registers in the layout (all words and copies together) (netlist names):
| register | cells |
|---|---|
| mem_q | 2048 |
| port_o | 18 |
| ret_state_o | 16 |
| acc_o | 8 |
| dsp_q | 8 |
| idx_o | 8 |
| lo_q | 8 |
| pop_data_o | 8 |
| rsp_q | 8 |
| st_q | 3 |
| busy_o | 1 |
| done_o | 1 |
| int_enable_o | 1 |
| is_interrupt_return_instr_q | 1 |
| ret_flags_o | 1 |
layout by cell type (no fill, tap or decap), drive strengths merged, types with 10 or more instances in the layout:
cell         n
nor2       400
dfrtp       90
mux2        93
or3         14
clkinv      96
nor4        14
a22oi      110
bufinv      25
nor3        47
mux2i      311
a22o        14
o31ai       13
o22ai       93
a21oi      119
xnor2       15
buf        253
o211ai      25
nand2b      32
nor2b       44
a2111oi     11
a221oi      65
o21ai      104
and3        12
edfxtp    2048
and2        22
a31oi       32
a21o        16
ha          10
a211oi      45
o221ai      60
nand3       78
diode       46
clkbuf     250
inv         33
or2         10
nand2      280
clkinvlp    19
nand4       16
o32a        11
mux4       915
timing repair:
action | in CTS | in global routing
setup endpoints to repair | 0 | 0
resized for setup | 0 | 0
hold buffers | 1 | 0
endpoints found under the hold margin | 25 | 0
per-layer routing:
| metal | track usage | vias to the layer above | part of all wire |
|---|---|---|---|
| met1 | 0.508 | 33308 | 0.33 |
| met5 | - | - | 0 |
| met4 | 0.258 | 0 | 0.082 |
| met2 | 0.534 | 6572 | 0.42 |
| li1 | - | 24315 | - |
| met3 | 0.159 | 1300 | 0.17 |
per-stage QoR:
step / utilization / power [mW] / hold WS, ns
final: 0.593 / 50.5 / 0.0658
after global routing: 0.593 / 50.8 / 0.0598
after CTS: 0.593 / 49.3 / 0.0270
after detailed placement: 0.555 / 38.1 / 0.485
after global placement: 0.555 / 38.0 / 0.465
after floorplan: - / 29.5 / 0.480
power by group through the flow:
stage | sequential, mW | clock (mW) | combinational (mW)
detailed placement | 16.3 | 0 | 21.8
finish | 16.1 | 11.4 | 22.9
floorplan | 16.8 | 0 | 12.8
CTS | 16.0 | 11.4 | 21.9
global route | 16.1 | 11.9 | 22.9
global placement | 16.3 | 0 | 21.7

────────

__Brief__: Word for word, transcribe each record.

__Your solution__:
registers in the layout (all words and copies together) (netlist names):
| register | cells |
|---|---|
| mem_q | 2048 |
| port_o | 18 |
| ret_state_o | 16 |
| acc_o | 8 |
| dsp_q | 8 |
| idx_o | 8 |
| lo_q | 8 |
| pop_data_o | 8 |
| rsp_q | 8 |
| st_q | 3 |
| busy_o | 1 |
| done_o | 1 |
| int_enable_o | 1 |
| is_interrupt_return_instr_q | 1 |
| ret_flags_o | 1 |
layout by cell type (no fill, tap or decap), drive strengths merged, types with 10 or more instances in the layout:
cell         n
nor2       400
dfrtp       90
mux2        93
or3         14
clkinv      96
nor4        14
a22oi      110
bufinv      25
nor3        47
mux2i      311
a22o        14
o31ai       13
o22ai       93
a21oi      119
xnor2       15
buf        253
o211ai      25
nand2b      32
nor2b       44
a2111oi     11
a221oi      65
o21ai      104
and3        12
edfxtp    2048
and2        22
a31oi       32
a21o        16
ha          10
a211oi      45
o221ai      60
nand3       78
diode       46
clkbuf     250
inv         33
or2         10
nand2      280
clkinvlp    19
nand4       16
o32a        11
mux4       915
timing repair:
action | in CTS | in global routing
setup endpoints to repair | 0 | 0
resized for setup | 0 | 0
hold buffers | 1 | 0
endpoints found under the hold margin | 25 | 0
per-layer routing:
| metal | track usage | vias to the layer above | part of all wire |
|---|---|---|---|
| met1 | 0.508 | 33308 | 0.33 |
| met5 | - | - | 0 |
| met4 | 0.258 | 0 | 0.082 |
| met2 | 0.534 | 6572 | 0.42 |
| li1 | - | 24315 | - |
| met3 | 0.159 | 1300 | 0.17 |
per-stage QoR:
step / utilization / power [mW] / hold WS, ns
final: 0.593 / 50.5 / 0.0658
after global routing: 0.593 / 50.8 / 0.0598
after CTS: 0.593 / 49.3 / 0.0270
after detailed placement: 0.555 / 38.1 / 0.485
after global placement: 0.555 / 38.0 / 0.465
after floorplan: - / 29.5 / 0.480
power by group through the flow:
stage | sequential, mW | clock (mW) | combinational (mW)
detailed placement | 16.3 | 0 | 21.8
finish | 16.1 | 11.4 | 22.9
floorplan | 16.8 | 0 | 12.8
CTS | 16.0 | 11.4 | 21.9
global route | 16.1 | 11.9 | 22.9
global placement | 16.3 | 0 | 21.7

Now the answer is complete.